INPUT DATA START
File: config.mk
export PLATFORM = sky130hd
export DESIGN_NAME = phase_tick_gen
export DESIGN_NICKNAME = d
export VERILOG_FILES = /design/src/rtl/tick_src_pkg.sv /design/src/rtl/ext_edge_sync.sv /design/src/rtl/ms_base_gen.sv /design/src/rtl/src_watchdog.sv /design/src/rtl/stage_divider.sv /design/src/rtl/phase_tick_gen.sv
export SDC_FILE = /design/constraint.sdc
export NUM_CORES = 1
export LEC_CHECK = 0
export ABC_AREA = 0
export BUFFER_PORTS_ARGS = -buffer_cell sky130_fd_sc_hd__buf_2
export CAP_MARGIN = 20
export CORE_MARGIN = 4
export CORE_UTILIZATION = 60
export CTS_CLUSTER_SIZE = 28
export DETAILED_ROUTE_END_ITERATION = 10
export PLACE_DENSITY = 0.77
export RECOVER_POWER = 50
export SKIP_CTS_REPAIR_TIMING = 1
export SLEW_MARGIN = 20
export SYNTH_ARGS = -nofsm -noshare
export SYNTH_HDL_FRONTEND = slang
export SYNTH_SLANG_ARGS = --single-unit
File: constraint.sdc
create_clock -name clk -period 2.85 [get_ports clk]
set_input_delay 0.4275 -clock clk [delete_from_list [all_inputs] [get_ports clk]]
set_output_delay 0.4275 -clock clk [all_outputs]
set_load 0.1 [all_outputs]
File: src/rtl/tick_src_pkg.sv
package tick_src_pkg;

  // Width of the stage-enable field.
  localparam int DIV_EN_W = 3;

  // Width of the divider count (max ratio 128 -> count 0..127).
  localparam int DIV_CNT_W = 7;

  typedef logic [DIV_EN_W-1:0] div_en_t;

  // The enable bits weigh 1, 2 and 4 in the exponent, so the
  // exponent of the ratio is the field read as a binary number.
  function automatic logic [DIV_CNT_W-1:0] ratio_minus1(div_en_t en);
    logic [DIV_CNT_W:0] r;
    r = (DIV_CNT_W + 1)'(1) << en;
    return DIV_CNT_W'(r - (DIV_CNT_W + 1)'(1));
  endfunction

endpackage

File: src/rtl/ext_edge_sync.sv
module ext_edge_sync #(
  parameter int STAGES = 2
) (
  input  logic clk,
  input  logic rst,
  input  logic pin_raw,
  output logic rise
);

  logic [STAGES-1:0] sh;
  logic              last_q;

  // Synchronizer chain: one stage per flop.
  genvar g;
  generate
    for (g = 0; g < STAGES; g++) begin : g_stage
      if (g == 0) begin : g_first
        always_ff @(posedge clk) begin
          if (rst) sh[0] <= 1'b0;
          else     sh[0] <= pin_raw;
        end
      end else begin : g_next
        always_ff @(posedge clk) begin
          if (rst) sh[g] <= 1'b0;
          else     sh[g] <= sh[g-1];
        end
      end
    end
  endgenerate

  always_ff @(posedge clk) begin
    if (rst) last_q <= 1'b0;
    else     last_q <= sh[STAGES-1];
  end

  assign rise = sh[STAGES-1] & ~last_q;

  // A held level gives only one pulse.
  assert_rise_single_R9: assert property (@(posedge clk) disable iff (rst)
    rise |=> !rise);

endmodule

File: src/rtl/ms_base_gen.sv
module ms_base_gen #(
  parameter int MS_CYCLES = 50000
) (
  input  logic clk,
  input  logic rst,
  output logic base_p
);

  localparam int CW = (MS_CYCLES > 1) ? $clog2(MS_CYCLES) : 1;
  localparam logic [CW-1:0] LAST = CW'(MS_CYCLES - 1);

  logic [CW-1:0] cnt;

  always_ff @(posedge clk) begin
    if (rst) begin
      cnt    <= '0;
      base_p <= 1'b0;
    end else if (cnt == LAST) begin
      cnt    <= '0;
      base_p <= 1'b1;
    end else begin
      cnt    <= cnt + 1'b1;
      base_p <= 1'b0;
    end
  end

  assert_base_gap_R2: assert property (@(posedge clk) disable iff (rst)
    base_p |=> !base_p);

endmodule

File: src/rtl/src_watchdog.sv
module src_watchdog #(
  parameter int WDOG_CYCLES = 400000
) (
  input  logic clk,
  input  logic rst,
  input  logic armed,
  input  logic edge_seen,
  output logic abort_p
);

  localparam int WW = $clog2(WDOG_CYCLES + 1);
  localparam logic [WW-1:0] LIMIT = WW'(WDOG_CYCLES);

  logic [WW-1:0] gap;

  // Count cycles since the last edge; saturate at the limit.
  always_ff @(posedge clk) begin
    if (rst || !armed || edge_seen) gap <= '0;
    else if (gap != LIMIT)          gap <= gap + 1'b1;
  end

  // Fire once, when the count first reaches the limit.
  always_ff @(posedge clk) begin
    if (rst) abort_p <= 1'b0;
    else     abort_p <= armed && !edge_seen && (gap == LIMIT - 1'b1);
  end

  assert_abort_single_R7: assert property (@(posedge clk) disable iff (rst)
    abort_p |=> !abort_p);

  assert_idle_internal_R8: assert property (@(posedge clk) disable iff (rst)
    !armed |=> !abort_p);

  assert_edge_clears_R10: assert property (@(posedge clk) disable iff (rst)
    edge_seen |=> !abort_p);

endmodule

File: src/rtl/stage_divider.sv
module stage_divider
  import tick_src_pkg::*;
(
  input  logic    clk,
  input  logic    rst,
  input  logic    src_sel,
  input  div_en_t div_en,
  input  logic    src_p,
  output logic    tick
);

  logic [DIV_CNT_W-1:0] cnt;
  logic                 sel_q;
  div_en_t              en_q;
  logic                 cfg_chg;
  logic [DIV_CNT_W-1:0] top;

  assign cfg_chg = (sel_q != src_sel) || (en_q != div_en);
  assign top     = ratio_minus1(en_q);

  always_ff @(posedge clk) begin
    if (rst) begin
      sel_q <= 1'b0;
      en_q  <= '0;
      cnt   <= '0;
      tick  <= 1'b0;
    end else begin
      sel_q <= src_sel;
      en_q  <= div_en;
      if (cfg_chg) begin
        cnt  <= '0;
        tick <= 1'b0;
      end else if (src_p) begin
        if (cnt == top) begin
          cnt  <= '0;
          tick <= 1'b1;
        end else begin
          cnt  <= cnt + 1'b1;
          tick <= 1'b0;
        end
      end else begin
        tick <= 1'b0;
      end
    end
  end

  assert_cnt_in_range_R3: assert property (@(posedge clk) disable iff (rst)
    cnt <= top);

  assert_restart_R6: assert property (@(posedge clk) disable iff (rst)
    cfg_chg |=> (cnt == '0) && !tick);

endmodule

File: src/rtl/phase_tick_gen.sv
module phase_tick_gen
  import tick_src_pkg::*;
#(
  parameter int MS_CYCLES   = 50000,
  parameter int WDOG_CYCLES = 400000,
  parameter int SYNC_STAGES = 2
) (
  input  logic                clk,
  input  logic                rst,
  input  logic                sel_ext,
  input  logic [DIV_EN_W-1:0] div_en,
  input  logic                osc_pin,
  output logic                tick_o,
  output logic                abort_o
);

  logic ext_rise;
  logic int_p;
  logic src_p;

  ext_edge_sync #(.STAGES(SYNC_STAGES)) u_sync (
    .clk     (clk),
    .rst     (rst),
    .pin_raw (osc_pin),
    .rise    (ext_rise)
  );

  ms_base_gen #(.MS_CYCLES(MS_CYCLES)) u_base (
    .clk    (clk),
    .rst    (rst),
    .base_p (int_p)
  );

  assign src_p = sel_ext ? ext_rise : int_p;

  stage_divider u_div (
    .clk     (clk),
    .rst     (rst),
    .src_sel (sel_ext),
    .div_en  (div_en),
    .src_p   (src_p),
    .tick    (tick_o)
  );

  src_watchdog #(.WDOG_CYCLES(WDOG_CYCLES)) u_wd (
    .clk       (clk),
    .rst       (rst),
    .armed     (sel_ext),
    .edge_seen (ext_rise),
    .abort_p   (abort_o)
  );

  assert_reset_quiet_R1: assert property (@(posedge clk)
    rst |=> (!tick_o && !abort_o));

  assert_tick_single_R5: assert property (@(posedge clk) disable iff (rst)
    tick_o |=> !tick_o);

  assert_tick_cause_R4: assert property (@(posedge clk) disable iff (rst)
    tick_o |-> $past(src_p));

endmodule

==> results.json <==
{
  "status": "finished, final reports clean",
  "final_antenna_net_count": 0,
  "power_density_nw_per_um2": 478,
  "core_sq_um": 3770,
  "fin_util_pct": 68.7,
  "clockRootBuffer": "clkbuf_8",
  "critical_path_required_ps": 3100,
  "min_path_cells": 2,
  "timing.fmax_ghz": 0.390,
  "synth_nets": 280,
  "initial_utilization_pct": 64.4,
  "fin_area_sq_um": 2590,
  "finalSetupTns_ps": 0,
  "holdCritPathClass": "in -> reg",
  "num_io_pins": 9,
  "cp_num_buf_inv": 0,
  "synth_ff_type": "dfxtp_1",
  "drt_iter0_drc": 132,
  "cts_max_level": 2,
  "end_kind": "register",
  "hold_end": "u_sync.sh[0]",
  "via_per_inst": 5.41,
  "wl_mm": 4.07,
  "syn_to_final_growth_pct": 6.75,
  "grt_setup_unrepaired": "false",
  "syn_inst": 268,
  "syn-cell-area_sq_um": 2430,
  "cp-start-kind": "register",
  "nets": 291,
  "critPathMaxStageDelay_ps": 500,
  "power.total_uw": 1240,
  "dr.pass1.iters": 4,
  "cpMaxStageDelayCell": "nor4_4",
  "grt_max_degree": 21,
  "rr_startpoint": "u_div.en_q[0]",
  "async_reset_ff_share_pct": 0,
  "hold_start": "osc_pin",
  "rrSetupSlack_ps": 290,
  "vdd_drop_max_mv": 0.468,
  "antenna_found_initial": 0,
  "period_share_pct": 89.9,
  "finalCriticalPeriod_ps": 2560,
  "placed_area_sq_um": 2510,
  "ys_ff_latch": 52,
  "drv_cap": 0,
  "grt_pass1_wl_mm": 7.28,
  "post_route_cells_drive_above_1_share_pct": 6.43,
  "leakage_uw": 0.000914,
  "clk_path_buf_depth": 2,
  "grt_remaining_overflow": 0,
  "mostFrequentLayoutCells": "dfxtp_1 (52), nor2_1 (37), xor2_1 (28)",
  "rr_worst_depth": 7,
  "num_rows": 22,
  "final_max_slew_viol_count": 0,
  "drc": 0,
  "antennaDiodeCount": 0,
  "cts_made_buffers": 5,
  "grtUsageTotal_pct": 17.4,
  "cp_top_family": "simple AND/OR/NAND/NOR gates",
  "clk_pin_slew_worst_paths_ps": 90,
  "die_h_um": 71.6,
  "max_slew_margin_pct": 22.8,
  "cp_max_fo": 8,
  "hold_viol": 0,
  "cts_tree": "done",
  "synth.distinct_cells": 41,
  "clkSinkCount": 52,
  "worst_pin_slew_ps": 1160,
  "post_drt_wl_per_cell_um": 12.4,
  "r2r-end": "u_div.tick",
  "port_buffers": 8,
  "seq_area_frac_synth_pct": 42.9,
  "fin_skew_ps": 6.86,
  "clk_latency_ps": 300,
  "dp.final_hpwl_mm": 2.86,
  "first_global_vias": 1586,
  "cp.arrival_ps": 2810,
  "path_class": "reg -> reg",
  "vias": 1776,
  "yosysWarningCount": 0,
  "place_congestion": 0.823,
  "synth_area_per_cell_sq_um": 9.06,
  "synth-edff-count": 0,
  "dieArea_sq_um": 5130,
  "path_cells": "or3b_1 -> ha_1 -> xor2_1 -> or3_1 -> o311a_2 -> nor4_4 -> and4_1",
  "setup_viol": 0,
  "fp.dieW_um": 71.6,
  "mostFrequentLayoutCell": "dfxtp_1"
}
[worst max path at each step]
| stage | startpoint | endpoint | slack [ps] | cells past startpoint |
|---|---|---|---|---|
| global placement | u_div.en_q[2] | u_div.tick | 370 | 7 |
| CTS | u_div.en_q[2] | u_div.tick | 290 | 7 |
| floorplan | u_div.en_q[2] | u_div.tick | 470 | 8 |
| finish | u_div.en_q[0] | u_div.tick | 290 | 7 |
| global route | u_div.en_q[0] | u_div.tick | 130 | 7 |
| detailed placement | u_div.en_q[2] | u_div.tick | 310 | 7 |
[power by group]
group	internal [uW]	total (uW)	switching (uW)
combinational	31.1	70.8	39.6
sequential	736	745	9.70
clock	197	422	225
total	964	1240	274
[layer usage]
metal / part of all wire [%] / GRT usage, % / vias to the layer above
met3: 3.5 / 4.77 / 6
li1: - / - / 943
met1: 55 / 25.3 / 807
met2: 41 / 25.3 / 20
met4: 0.89 / 4.38 / 0
met5: 0 / 0 / -
[Yosys cell counts, types with 2 or more instances]
master     number  area (sq um)
a21oi_1         2          10.0
and3_1          7          43.8
and4_1          7          61.3
buf_4           2          15.0
clkbuf_1        4          15.0
dfxtp_1        52          1040
ha_1            5          62.6
inv_1          11          41.3
mux2i_1         2          20.0
nand2_1        15          56.3
nand2b_1        2          12.5
nand3_1        15          75.1
nand4_1        10          62.6
nor2_1         37           139
nor2b_1         9          56.3
nor3_1         13          65.1
nor3b_1         2          15.0
nor4_1          3          18.8
nor4b_1         2          17.5
nor4bb_1        2          20.0
o2bb2ai_1       2          17.5
or3_1           3          18.8
or3b_1          2          17.5
xnor2_1        15           131
xor2_1         28           245
[worst register-to-register path: cells and delay by family, from the launching register on]
| kind | cells | cell delay [ps] |
|---|---|---|
| simple gates | 4 | 1460 |
| flops | 1 | 470 |
| fa+ha+maj | 1 | 260 |
| xor+xnor | 1 | 180 |
| compound gates | 1 | 140 |
[through the flow]
step / setup slack [ps] / hold slack (ps) / instances
after global placement: 370 / 420 / 320
after CTS: 289 / 318 / 328
final: 287 / 339 / 328
after global routing: 128 / 319 / 328
after detailed placement: 310 / 425 / 320
after floorplan: 473 / 414 / 268
[state kept, by name (all words and copies together), names as in the netlist, 2 cells and up]
signal and count:
u_wd.gap 19, u_sync.sh 2, u_div.en_q 3, u_div.cnt 7
u_base.cnt 16
[logic make-up (layout without fill, tap and decap cells)]
kind of cell             Yosys count  after routing  share of synthesized area, %
multiplexers                       3              3                          1.29
adder cells (fa/ha/maj)            5              5                          2.58
AND/OR/NAND/NOR                  133            133                          30.1
flip-flops                        52             52                          42.9
buffers and inverters             19             31                          3.56
AO/OA/AOI/OAI                     13             13                          4.12
XOR/XNOR                          43             43                          15.5
[area by class of cell]
| class | instances | area, sq um |
|---|---|---|
| fill | 313 | 1180 |
| tap | 48 | 60.1 |
| clock buffer | 7 | 86.3 |
| sequential | 52 | 1040 |
| timing repair buffer | 12 | 55.1 |
| clock inverter | 1 | 7.51 |
| inverter | 11 | 41.3 |
| multi-input combinational | 197 | 1300 |
No activity file was read; power rests on OpenSTA's default activity.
INPUT DATA END
▶ ABOUT THIS EXERCISE
From the first line of the data above through the line containing "export CAP_MARGIN = 20", repeat each line exactly, and add nothing.

▶ EXPECTED ANSWER
File: config.mk
export PLATFORM = sky130hd
export DESIGN_NAME = phase_tick_gen
export DESIGN_NICKNAME = d
export VERILOG_FILES = /design/src/rtl/tick_src_pkg.sv /design/src/rtl/ext_edge_sync.sv /design/src/rtl/ms_base_gen.sv /design/src/rtl/src_watchdog.sv /design/src/rtl/stage_divider.sv /design/src/rtl/phase_tick_gen.sv
export SDC_FILE = /design/constraint.sdc
export NUM_CORES = 1
export LEC_CHECK = 0
export ABC_AREA = 0
export BUFFER_PORTS_ARGS = -buffer_cell sky130_fd_sc_hd__buf_2
export CAP_MARGIN = 20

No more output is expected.